[Top][All Lists]
[Date Prev][Date Next][Thread Prev][Thread Next][Date Index][Thread Index]
Re: stat() order performance issues
From: |
Phillip Susi |
Subject: |
Re: stat() order performance issues |
Date: |
Fri, 26 Jan 2007 15:42:54 -0500 |
User-agent: |
Thunderbird 1.5.0.9 (Windows/20061207) |
Jim Meyering wrote:
That's good, but libc version matters too.
And the kernel version. Here, I have linux-2.6.18 and
Debian/unstable's libc-2.3.6.
How does the kernel or libc version matter at all? What matters is the
on disk filesystem layout and how it is not optimized for fetching stat
information on files in what is essentially a random order, instead of
inode order. In the case of ext2/3, the inodes are stored on disk in
numerical order, and for reiserfs, they tend to be stored in order, but
don't have to be. On ext2/3 I believe file names are stored in the
order they were created in, and on reiserfs, they are stored in order of
their hash. In both cases the ordering of inodes and the ordering of
names returned from readdir are essentially randomly related.
Anyhow, I am running kernel 2.6.15 and libc 2.3.6.
10-15 minutes is very bad.
Something needs an upgrade.
Or a bugfix/enhancement, unless there already is a newer version of
coreutils that stats in inode order. My version of coreutils is 5.93.

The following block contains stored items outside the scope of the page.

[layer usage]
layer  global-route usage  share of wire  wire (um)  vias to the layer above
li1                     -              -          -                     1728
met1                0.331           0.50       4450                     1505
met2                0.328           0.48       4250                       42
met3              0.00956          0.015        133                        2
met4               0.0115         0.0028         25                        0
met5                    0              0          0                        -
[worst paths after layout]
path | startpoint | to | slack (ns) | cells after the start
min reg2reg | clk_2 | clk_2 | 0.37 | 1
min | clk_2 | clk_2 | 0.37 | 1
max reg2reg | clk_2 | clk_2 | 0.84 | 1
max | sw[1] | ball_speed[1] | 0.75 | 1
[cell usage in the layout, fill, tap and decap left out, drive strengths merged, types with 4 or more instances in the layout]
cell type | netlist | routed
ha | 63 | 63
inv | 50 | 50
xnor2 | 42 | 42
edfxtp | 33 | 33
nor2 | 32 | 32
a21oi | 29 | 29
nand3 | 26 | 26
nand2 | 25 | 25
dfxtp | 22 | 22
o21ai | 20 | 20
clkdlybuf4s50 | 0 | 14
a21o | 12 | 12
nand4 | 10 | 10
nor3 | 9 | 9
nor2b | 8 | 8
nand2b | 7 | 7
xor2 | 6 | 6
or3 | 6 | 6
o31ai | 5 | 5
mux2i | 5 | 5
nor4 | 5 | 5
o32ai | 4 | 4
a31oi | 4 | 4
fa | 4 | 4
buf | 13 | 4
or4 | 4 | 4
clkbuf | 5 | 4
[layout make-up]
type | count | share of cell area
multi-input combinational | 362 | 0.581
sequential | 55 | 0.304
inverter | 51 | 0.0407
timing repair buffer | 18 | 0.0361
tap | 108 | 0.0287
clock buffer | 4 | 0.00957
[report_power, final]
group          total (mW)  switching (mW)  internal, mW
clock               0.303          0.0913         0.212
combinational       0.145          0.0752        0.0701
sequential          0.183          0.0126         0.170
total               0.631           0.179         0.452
--- design/flow/design.v ---
module demo(input clk, reset,
                        input [3:0] input_ones, input [3:0] input_tens, input confirm1,confirm2,
								output reg [3:0] COM, output reg[6:0] seg,
                        output reg[3:0] score, output reg[3:0] remaining_guesses,
                        output reg beep);
  divfreq F0(clk, CLK_div);
  reg[3:0] range_max_ones;
  reg[3:0] range_max_tens;
  reg[3:0] range_min_ones;
  reg[3:0] range_min_tens;
  reg [7:0] secret_number;
  reg [7:0] guess;
  reg[31:0] counter1;
  reg[31:0] counter2;
  reg seg_A,seg_B,seg_C,seg_D;
  integer flag,flag2,flag3;
  integer rand_num_tens, rand_num_ones;
  initial 
		begin 	
			COM[3:0] = 4'b1110;
			flag =0;
			flag2 =0;
			flag3 =0;
			beep = 0;
		end
	always@(seg_A,seg_B,seg_C,seg_D)
		begin
			case({seg_A,seg_B,seg_C,seg_D})
				4'b0000: seg[6:0] = 7'b0000001;
				4'b0001:	seg[6:0] = 7'b1001111;
				4'b0010:	seg[6:0] = 7'b0010010;
				4'b0011:	seg[6:0] = 7'b0000110;
				4'b0100:	seg[6:0] = 7'b1001100;
				4'b0101:	seg[6:0] = 7'b0100100;
				4'b0110:	seg[6:0] = 7'b0100000;
				4'b0111:	seg[6:0] = 7'b0001111;
				4'b1000:	seg[6:0] = 7'b0000000;
				4'b1001:	seg[6:0] = 7'b0000100;
				default: seg[6:0] = 7'b1111111;
			endcase
		end
	always@(posedge CLK_div)
		begin
			if(COM == 4'b1111)
				COM <= 4'b1110;
			else
				COM[3:0] <= {COM[2:0],1'b1};
		end
  always @(posedge clk) 
	begin
		case(COM[3:0])
			4'b1110:	{seg_A,seg_B,seg_C,seg_D} = range_min_tens;
			4'b1101: {seg_A,seg_B,seg_C,seg_D} = range_min_ones;
			4'b1011: {seg_A,seg_B,seg_C,seg_D} = range_max_tens;
			4'b0111: {seg_A,seg_B,seg_C,seg_D} = range_max_ones;
		endcase
	end
 always @(posedge clk ) begin
	rand_num_tens = 7;
	rand_num_ones = 7;
   if ( reset || flag ==1 ) 
		begin
			flag =0;
			secret_number[3:0] <= rand_num_ones;
			secret_number[7:4] <= rand_num_tens;
			remaining_guesses <= 4'b0010;
			range_max_ones[3:0] <= 4'b1001;
			range_max_tens[3:0] <= 4'b1001;
			range_min_ones[3:0] <= 4'b0000;
			range_min_tens[3:0] <= 4'b0000;
			beep = 0;
		end		
	if (confirm1 && ~flag2 ) 
		begin
			guess[3:0] = input_ones;
			flag2=1;
			flag3=0;
		end
	if (confirm2 && ~flag3 ) 
		begin
			guess[7:4] = input_ones;
			flag3=1;
		end												
	if (flag2 && flag3 )
		begin
			if (guess > secret_number)
				begin
					range_max_ones <= guess[3:0];
					range_max_tens <= guess[7:4];
				end 
		else if (guess < secret_number) 
				begin
					range_min_ones <= guess[3:0];
					range_min_tens <= guess[7:4];
				end 
		else if (guess == secret_number)
				begin
					score <= score + 1'b1;
					flag = 1;
				end
			remaining_guesses <= remaining_guesses - 1'b1;
			flag2=0;
		end
	if (score == 4'b0101 || remaining_guesses == 4'b0000) 
		begin
			beep =1;
		end 
	else 
		begin
			beep =0;
		end
	if (confirm1 && reset && score >= 4'b0101 && beep ==1)
		begin
			beep =0;
			score <= 4'b0000;
		end
end
endmodule
==> design/flow/run.sh <==
#!/bin/bash
# OpenROAD 26Q1-2900-gdf79404cd8, Yosys 0.63+post, stock flow scripts
make -C /OpenROAD-flow-scripts/flow DESIGN_CONFIG=/design/flow/config.mk WORK_HOME=/design/flow/orfs finish
==> design/flow/config.mk <==
export PLATFORM = sky130hd
export DESIGN_NAME = mul8u_seq
export DESIGN_NICKNAME = mul8u_seq
export VERILOG_FILES = /design/flow/design.v
export SDC_FILE = /design/flow/constraint.sdc
export NUM_CORES = 4
export LEC_CHECK = 1
export CORE_UTILIZATION = 30
==> design/flow/constraint.sdc <==
current_design mul8u_seq

set clk_period 8.2
set clk_io_pct 0.2

create_clock -name clk0 -period $clk_period [get_ports {clk}]

set non_clock_inputs [all_inputs -no_clocks]
set_input_delay [expr $clk_period * $clk_io_pct] -clock clk0 $non_clock_inputs
set_output_delay [expr $clk_period * $clk_io_pct] -clock clk0 [all_outputs]
<file path="flow/config.mk">
export PLATFORM = sky130hd
export DESIGN_NAME = mul8s_fast
export DESIGN_NICKNAME = mul8s_fast
export VERILOG_FILES = /design/flow/design.v
export SDC_FILE = /design/flow/constraint.sdc
export NUM_CORES = 4
export LEC_CHECK = 1
export CORE_UTILIZATION = 40
</file>
<file path="flow/constraint.sdc">
current_design mul8s_fast

set clk_period 10.9
set clk_io_pct 0.2

create_clock -name clk0 -period $clk_period

set non_clock_inputs [all_inputs -no_clocks]
set_input_delay [expr $clk_period * $clk_io_pct] -clock clk0 $non_clock_inputs
set_output_delay [expr $clk_period * $clk_io_pct] -clock clk0 [all_outputs]
</file>
<file path="flow/design.v">
module mul8s_fast (
    input  signed [7:0] a,
    input  signed [7:0] b,
    output signed [15:0] y
);
    wire signed [15:0] pp [7:0];
    genvar i;
    generate
        for (i = 0; i < 8; i = i + 1) begin : PARTIALS
            assign pp[i] = b[i] ? ($signed(a) <<< i) : 16'sb0;
        end
    endgenerate
    assign y = pp[0] + pp[1] + pp[2] + pp[3]
             + pp[4] + pp[5] + pp[6] + pp[7];
endmodule
</file>
<file path="flow/run.sh">
#!/bin/bash
# OpenROAD 26Q1-2900-gdf79404cd8, Yosys 0.63+post, stock flow scripts
make -C /OpenROAD-flow-scripts/flow DESIGN_CONFIG=/design/flow/config.mk WORK_HOME=/design/flow/orfs finish
</file>
==> Changelog: implementation <==
### Implementation results

- Largest stage delay on the critical path: 660 ps
- # hold bufs at CTS: 0
- Wire length of the first global-routing pass: 7086 um
- Final Instance Area: 2587 um2
- Global route total overflow: 0
- Worst Path Required: 8720 ps
- Highest-delay cell along the critical path: sky130_fd_sc_hd__fa_1
- Number of input and output port buffers inserted: 32
- Number of filler instances in the final layout: 511
- Count of max-cap constraint violations: 0
- Class of the worst hold path: in2out
- Total negative slack: 0 ps
- RSZ-0062 raised after global routing: no
- Post-CTS setup buffer count: 0
- Largest net degree at the start of global routing: 9
- Min Clock Period, post-route: 9270 ps
- DRC violation total after the first TritonRoute iteration: 60
- Endpoint type of the worst setup path: output port
- Top cell area share: 48.68%
- Vias after detailed routing: 1647
- Number of slew-limit violations in the final report: 0
- Post-synthesis cell type count: 21
- Site Rows: 26
- Number of setup violations in the final report: 0
- Most popular library cell in the synthesized design by count: sky130_fd_sc_hd__inv_1
- Post-route worst hold slack: 5445 ps
- Multi-input combinational cell area: 1954 um2
- Flip-flop and latch area: 0 um2
- Critical setup path kind: in2out
- ANT nets after route: 0
- Remaining routing DRC violations: 0
- Upper clock frequency limit: 107.9 MHz
- Final antenna diode count: 0
- Max-slew headroom: 78.53%
- Total cells reported by yosys after synthesis: 244
- Post-synth area from yosys stat: 2180 um2
- Syn_area_per_cell: 8.933 um2
- Std-Cell Core Area: 5172 um2
- Post-layout power: 0.5922 mW
- Die area: 5748 um2
- Total tool warning count: 32
- Top cell type by total area after synthesis: sky130_fd_sc_hd__fa_1
- Count of buffer and inverter cells on the critical path: 4
- Antenna violations before repair: 0
- All-Layer GR Usage: 17.05%
- TritonRoute pass-1 iters: 4
- Fraction of final layout cells sized beyond drive strength 1: 1.449%
- Chain of cells forming the critical path: clkdlybuf4s50_1 > and2_1 > fa_1 > inv_1 > fa_1 > fa_1 > fa_1 > inv_1 > ha_1 > a21oi_1 > o21ai_0 > a211oi_1 > xnor2_1 > clkdlybuf4s50_1
- Detail-routed via count per cell: 4.760
- Synth-to-layout area growth: 18.71%
- Number of global-route vias before repair: 1618
- Period utilisation layout: 85.04%
- DPL Wire Length: 3685 um
- Critical path launch point type: primary input
- Detailed Route WL: 4116 um
- Number of clock buffers in the layout: 0
- Starting utilization of the core area: 42.14%
- RePlAce Congestion: 0.8974
- Final tally of hold violations: 0
- Max Fanout on Critical Path: 8
- Most used cell, CP: sky130_fd_sc_hd__fa_1
- Transition at the pin with the smallest max-transition slack: 320.6 ps
- Final routed wire length divided by cell count: 11.90 um
- Number of flip-flops and latches: 0
- Largest cells by area after synthesis: sky130_fd_sc_hd__fa_1 (49%), sky130_fd_sc_hd__and2_1 (12%), sky130_fd_sc_hd__ha_1 (11%), sky130_fd_sc_hd__inv_1 (10%), sky130_fd_sc_hd__nand2_1 (4.5%)
- Cell area after synthesis: 2180 um2
- Placement Cell Area: 2587 um2
- Die Wd: 75.82 um
- Dominant delay contributor by cell family on the critical path: adder cells
- Leak: 1.247 nW
- Worst-case vdd ir drop: 0.0002418 V
- Most frequent cells after synthesis: sky130_fd_sc_hd__inv_1 (60), sky130_fd_sc_hd__fa_1 (53), sky130_fd_sc_hd__and2_1 (41)
- Post-CTS resize count: 0
- IO Count: 32
- Count of yosys warnings during synthesis: 1
- Share of synthesized area occupied by flip-flops and latches: 0%
- Data arrival time of the worst path: 7090 ps
- Power per cell area: 228.9 nW/um2
- Result of the run: finished clean
- Synthesized instance count: 244
- Die Y: 75.82 um
[layout make-up]
cell class / count / area share, %
inverters: 60 / 8.704
multi-input cells: 184 / 75.53
repair buffers: 32 / 12.38
well taps: 70 / 3.385
[power breakdown]
group	total, mW	leakage (nW)	switching (mW)	internal [mW]
Sequential	0	0	0	0
Combinational	0.592	1.25	0.251	0.341
Clock	0	0	0	0
[placed cells by master (no fill, tap or decap), drive strengths merged, types with 2 or more instances in the layout]
master	synthesis	final
a21oi	6	6
and2	41	41
clkdlybuf4s50	0	32
fa	53	53
ha	19	19
inv	60	60
nand2	26	26
nand3	7	7
nor2	7	7
nor2b	2	2
o211ai	3	3
or3	2	2
xnor2	9	9
xor2	3	3
[logic make-up (layout without fill, tap and decap cells)]
group / Yosys count / count (layout) / share of synthesized area, %
simple gates: 87 / 87 / 21.13
fa+ha+maj: 72 / 72 / 59.59
buf+inv: 60 / 92 / 10.33
compound gates: 13 / 13 / 4.133
xor+xnor: 12 / 12 / 4.822
[routing by layer]
layer / track usage (%) / routed length (um) / vias up
met4: 0 / 0 / 0
met1: 26.56 / 1826 / 837
met3: 1.340 / 111 / 0
li1: - / - / 788
met5: 0 / 0 / -
met2: 29.40 / 2178 / 22
[path summary, 6_finish.rpt]
path | from | end | slack [ps] | cells past startpoint
setup / recovery | a[7] | y[14] | 1630 | 14
hold / removal | b[0] | y[0] | 5450 | 3
[per-stage QoR]
step	instances	worst slack, ps	util [%]
global route	346	1286	50.02
global placement	346	1645	50.02
finish	346	1630	50.02
CTS	346	1592	50.02
detailed placement	346	1597	50.02
floorplan	244	2933	-
Power and IR drop assume default switching activity.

I presume you used xargs -- you wouldn't run stat 114K times...
Yes....
ls -Ui > files
cat files | sort -g | cut -c 9- > files-sorted
cat files | cut -c 9- > files-unsorted
time cat files-unsorted | xargs stat > /dev/null
< clear cache >
time cat files-sorted | xargs stat > /dev/null
Sorting by inode number made the stats at least 10 times faster.